Posted: May 27, 2023 | Last updated: April 28, 2026

Permanent Clock

The debugging clock is useful for stepping through the CPU manually, but it is limited to relatively low frequencies. For normal operation, I wanted a dedicated clock that could run the CPU faster while still giving me control over the clock speed.

The permanent clock module generates the main CPU clock and uses a 4-bit register on the data bus to select one of eight clock rates. Assembly routines can write to that register when a lower speed is useful, for example during OLED animations or other timing-sensitive output.

Clock Speed Calculation

Propagation Delays and Critical Path

Propagation Delay

The propagation delay ($t_{pd}$) of a digital circuit is the maximum time taken for a change in input to stably reflect at the output. Different kinds of propagation delays arise due to the inherent physical characteristics of the circuit components, such as the capacitive and resistive properties of transistors and the interconnections between them. They vary from component to component and are influenced by factors like temperature, supply voltage, and manufacturing variances.

There is also a related timing parameter called contamination delay, which describes the minimum time before an input change can begin to affect the output. For this post, I focus on the maximum propagation delays because they are the limiting factor for the highest safe clock speed.

In the context of synchronous sequential circuits (like a flip-flop), the clock-to-Q propagation delay ($t_{pcq}$) refers to the time from the clock’s active edge until the output stabilizes to its new state.

A synchronous sequential circuit has a somewhat strict definition, but for this discussion, view them as systems where all registers synchronize to a common clock signal.

Setup and Hold Time

In addition to $t_{pcq}$, there are two other important timing considerations: setup time ($t_{setup}$) and hold time ($t_{hold}$):

The setup time ($t_{setup}$) is the minimum time before the clock edge by which the input data must remain stable to be correctly captured by a circuit.
The hold time ($t_{hold}$) is the minimum duration for which the input data must remain stable after the clock edge.
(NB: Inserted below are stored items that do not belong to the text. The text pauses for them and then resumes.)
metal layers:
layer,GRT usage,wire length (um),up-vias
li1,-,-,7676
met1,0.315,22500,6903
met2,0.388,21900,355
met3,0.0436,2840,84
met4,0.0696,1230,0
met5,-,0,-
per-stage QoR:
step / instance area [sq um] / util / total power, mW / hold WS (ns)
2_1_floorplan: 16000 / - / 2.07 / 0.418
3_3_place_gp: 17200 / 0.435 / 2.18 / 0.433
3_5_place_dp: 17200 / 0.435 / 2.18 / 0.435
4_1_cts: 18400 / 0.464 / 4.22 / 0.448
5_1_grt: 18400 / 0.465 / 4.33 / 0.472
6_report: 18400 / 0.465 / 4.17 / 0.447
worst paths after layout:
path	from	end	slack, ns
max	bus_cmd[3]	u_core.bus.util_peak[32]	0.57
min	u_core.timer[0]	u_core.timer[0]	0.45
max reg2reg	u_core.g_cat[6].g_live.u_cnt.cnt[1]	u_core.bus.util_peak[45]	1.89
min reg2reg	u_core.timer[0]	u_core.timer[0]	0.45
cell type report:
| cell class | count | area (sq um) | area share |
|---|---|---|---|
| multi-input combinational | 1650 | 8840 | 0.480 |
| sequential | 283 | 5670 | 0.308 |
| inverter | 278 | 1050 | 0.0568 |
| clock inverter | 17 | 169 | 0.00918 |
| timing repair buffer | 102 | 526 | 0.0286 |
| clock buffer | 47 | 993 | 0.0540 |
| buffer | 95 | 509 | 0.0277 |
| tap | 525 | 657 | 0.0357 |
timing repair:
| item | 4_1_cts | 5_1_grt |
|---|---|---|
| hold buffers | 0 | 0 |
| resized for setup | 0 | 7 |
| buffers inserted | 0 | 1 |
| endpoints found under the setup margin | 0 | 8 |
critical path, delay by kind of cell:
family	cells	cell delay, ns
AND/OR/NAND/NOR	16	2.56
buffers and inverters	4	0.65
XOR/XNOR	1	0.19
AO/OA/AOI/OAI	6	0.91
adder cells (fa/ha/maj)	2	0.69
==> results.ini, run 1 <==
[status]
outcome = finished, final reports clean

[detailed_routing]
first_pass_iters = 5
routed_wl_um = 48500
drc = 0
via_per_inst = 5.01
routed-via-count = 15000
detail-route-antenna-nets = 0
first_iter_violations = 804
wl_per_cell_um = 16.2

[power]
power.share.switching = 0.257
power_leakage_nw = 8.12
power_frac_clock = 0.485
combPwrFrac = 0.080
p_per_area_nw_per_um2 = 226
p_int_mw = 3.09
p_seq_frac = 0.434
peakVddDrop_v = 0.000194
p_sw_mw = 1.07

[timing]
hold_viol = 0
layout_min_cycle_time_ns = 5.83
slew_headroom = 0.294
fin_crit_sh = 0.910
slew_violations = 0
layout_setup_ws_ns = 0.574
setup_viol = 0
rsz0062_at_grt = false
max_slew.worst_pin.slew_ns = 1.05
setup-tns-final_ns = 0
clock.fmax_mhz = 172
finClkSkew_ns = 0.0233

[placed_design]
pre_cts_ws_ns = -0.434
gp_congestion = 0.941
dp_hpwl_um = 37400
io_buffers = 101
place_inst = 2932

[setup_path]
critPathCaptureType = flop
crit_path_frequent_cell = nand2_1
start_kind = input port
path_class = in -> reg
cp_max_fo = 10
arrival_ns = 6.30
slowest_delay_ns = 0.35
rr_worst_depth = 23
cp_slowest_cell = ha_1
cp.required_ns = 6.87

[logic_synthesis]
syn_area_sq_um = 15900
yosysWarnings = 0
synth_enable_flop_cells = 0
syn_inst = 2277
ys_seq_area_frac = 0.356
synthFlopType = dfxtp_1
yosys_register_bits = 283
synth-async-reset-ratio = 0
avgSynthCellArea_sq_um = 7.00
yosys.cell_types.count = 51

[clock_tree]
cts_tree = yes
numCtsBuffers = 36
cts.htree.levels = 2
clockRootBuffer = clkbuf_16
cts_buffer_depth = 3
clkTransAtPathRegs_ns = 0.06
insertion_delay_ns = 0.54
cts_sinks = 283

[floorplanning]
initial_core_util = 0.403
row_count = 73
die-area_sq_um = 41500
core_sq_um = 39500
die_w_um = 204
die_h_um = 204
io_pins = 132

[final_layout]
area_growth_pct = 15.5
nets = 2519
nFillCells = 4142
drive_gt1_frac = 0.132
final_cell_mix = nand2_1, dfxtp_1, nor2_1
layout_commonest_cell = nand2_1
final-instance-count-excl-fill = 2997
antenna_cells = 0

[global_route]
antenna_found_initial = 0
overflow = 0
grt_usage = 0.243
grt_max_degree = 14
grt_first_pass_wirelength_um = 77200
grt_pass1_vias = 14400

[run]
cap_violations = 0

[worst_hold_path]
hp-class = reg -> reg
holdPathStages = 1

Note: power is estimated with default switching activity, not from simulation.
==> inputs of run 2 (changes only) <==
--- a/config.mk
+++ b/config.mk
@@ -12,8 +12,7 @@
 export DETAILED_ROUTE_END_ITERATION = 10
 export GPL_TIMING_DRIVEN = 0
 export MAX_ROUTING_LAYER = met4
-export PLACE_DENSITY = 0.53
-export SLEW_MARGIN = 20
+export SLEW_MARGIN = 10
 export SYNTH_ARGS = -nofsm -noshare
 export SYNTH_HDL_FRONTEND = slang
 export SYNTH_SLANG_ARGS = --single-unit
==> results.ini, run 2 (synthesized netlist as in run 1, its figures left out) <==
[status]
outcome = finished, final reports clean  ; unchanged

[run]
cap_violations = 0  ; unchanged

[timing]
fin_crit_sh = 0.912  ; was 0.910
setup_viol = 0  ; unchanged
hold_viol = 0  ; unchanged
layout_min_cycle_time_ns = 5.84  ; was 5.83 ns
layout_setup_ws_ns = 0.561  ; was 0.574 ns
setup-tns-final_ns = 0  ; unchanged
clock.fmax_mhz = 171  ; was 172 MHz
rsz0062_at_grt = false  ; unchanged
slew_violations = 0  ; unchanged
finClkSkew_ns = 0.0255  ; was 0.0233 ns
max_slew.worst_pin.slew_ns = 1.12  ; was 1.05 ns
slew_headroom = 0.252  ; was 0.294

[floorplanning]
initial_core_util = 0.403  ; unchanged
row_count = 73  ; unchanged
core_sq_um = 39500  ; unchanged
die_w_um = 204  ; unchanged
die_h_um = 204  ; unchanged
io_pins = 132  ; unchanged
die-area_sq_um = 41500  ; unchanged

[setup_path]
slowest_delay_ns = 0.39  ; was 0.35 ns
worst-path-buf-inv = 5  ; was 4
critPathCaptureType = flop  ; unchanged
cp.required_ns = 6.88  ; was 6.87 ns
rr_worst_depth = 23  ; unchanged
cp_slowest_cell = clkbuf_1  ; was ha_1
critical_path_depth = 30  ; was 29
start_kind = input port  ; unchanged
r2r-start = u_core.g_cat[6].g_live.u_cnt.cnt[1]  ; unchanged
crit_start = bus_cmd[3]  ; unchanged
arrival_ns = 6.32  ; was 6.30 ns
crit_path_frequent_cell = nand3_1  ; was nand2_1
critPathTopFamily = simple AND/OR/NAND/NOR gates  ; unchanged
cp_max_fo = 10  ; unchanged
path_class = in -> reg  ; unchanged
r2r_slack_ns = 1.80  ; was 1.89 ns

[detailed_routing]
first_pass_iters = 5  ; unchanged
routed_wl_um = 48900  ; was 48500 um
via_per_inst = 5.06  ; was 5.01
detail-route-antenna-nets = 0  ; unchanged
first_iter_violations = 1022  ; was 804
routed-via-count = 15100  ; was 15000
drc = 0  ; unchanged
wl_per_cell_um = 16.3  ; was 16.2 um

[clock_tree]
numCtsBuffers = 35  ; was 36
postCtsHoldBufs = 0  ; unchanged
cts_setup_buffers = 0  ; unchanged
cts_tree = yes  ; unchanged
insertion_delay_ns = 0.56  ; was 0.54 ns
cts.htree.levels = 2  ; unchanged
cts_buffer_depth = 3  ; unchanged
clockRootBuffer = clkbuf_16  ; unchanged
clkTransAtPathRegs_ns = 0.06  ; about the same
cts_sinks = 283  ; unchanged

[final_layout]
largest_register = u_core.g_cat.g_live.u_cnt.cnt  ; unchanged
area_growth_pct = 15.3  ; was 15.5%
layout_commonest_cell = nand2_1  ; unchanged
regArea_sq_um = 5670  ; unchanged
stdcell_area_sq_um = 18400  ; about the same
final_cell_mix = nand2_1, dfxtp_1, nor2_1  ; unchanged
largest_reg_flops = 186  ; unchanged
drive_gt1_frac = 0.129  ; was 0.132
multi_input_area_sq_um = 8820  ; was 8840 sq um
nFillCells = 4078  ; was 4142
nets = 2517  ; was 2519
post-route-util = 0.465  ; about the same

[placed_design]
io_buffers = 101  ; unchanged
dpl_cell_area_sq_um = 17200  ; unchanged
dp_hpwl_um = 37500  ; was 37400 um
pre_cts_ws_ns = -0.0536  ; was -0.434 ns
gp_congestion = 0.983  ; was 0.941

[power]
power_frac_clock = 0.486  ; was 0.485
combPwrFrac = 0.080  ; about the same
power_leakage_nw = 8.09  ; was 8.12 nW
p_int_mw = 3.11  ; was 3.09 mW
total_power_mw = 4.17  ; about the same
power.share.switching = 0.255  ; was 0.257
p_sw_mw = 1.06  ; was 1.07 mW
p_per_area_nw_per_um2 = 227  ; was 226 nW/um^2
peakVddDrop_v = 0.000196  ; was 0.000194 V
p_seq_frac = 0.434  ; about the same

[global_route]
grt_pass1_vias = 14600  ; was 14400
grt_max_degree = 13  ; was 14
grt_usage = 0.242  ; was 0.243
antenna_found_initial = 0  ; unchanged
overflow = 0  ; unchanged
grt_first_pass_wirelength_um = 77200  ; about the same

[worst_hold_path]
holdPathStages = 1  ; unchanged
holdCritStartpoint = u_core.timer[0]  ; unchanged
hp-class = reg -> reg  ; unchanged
Figure 3: Contamination Delay — Figure 3: Setup Time, Hold Time and Clock-to-Q Propagation Delay

Critical Path

The critical path is the slowest signal path that must settle before the next clock edge. If the clock is too fast, some signals may not settle before the CPU tries to latch the next value. The critical path of my CPU contains the following:

I set out to use the timing constraints of the chips in my build’s critical path at 4.5V and 25 degrees Celsius. However, some of the datasheets for the chips I used provide switching information only for 5V.

In general, lower temperatures can reduce resistance inside a chip by giving electrons a cleaner path through the material. With fewer collisions, electron mobility improves, and signals can move faster.

Also, increasing the supply voltage, within the chip limit of course👀, usually results in increased speed as well.A higher voltage charges and discharges internal capacitances faster, which allows the transistors to switch more quickly.

The voltage on my rails is around 4.90 V, which is higher than the 4.5 V value I use for timing estimates. The CPU will also always run indoors at room temperature.

For that reason, I treat the 4.5 V / 25°C timing values as a conservative estimate where they are available. When a datasheet only gives a 5 V value, I use that value and leave some practical margin instead of trying to push the clock to the calculated limit.

The HIGH phase of the clock just latches data prepared during the LOW phase. Therefore, the critical path for the HIGH phase is the chip with the longest $t_{pcq}$ latched during this phase. The register with the highest $t_{pcq}$ is the 74HCT194 shift reg, with a $t_{pcq}$ max of 37ns.

Therefore, $t_{pcq,\text{HIGH}} = 37\text{ ns}$.

The LOW phase, on the other hand, has a critical path that depends on my instructions implementation. More specifically, it is the micro-operation across all instructions that requires the most time to complete.

The micro operations that take the most time are those that must:

Access memory
Output the memory content and input it to the ALU
Input the result from the ALU to the zero detector
Input the zero detector’s result to the flags mux
Then write the content at the output of the flags mux to the Flags Register.

Based on the max propagation delays of the chips I’ve used, the RAM’s bus transceiver enable signal arrives $1ns$ after the RAM content reaches the transceiver’s input.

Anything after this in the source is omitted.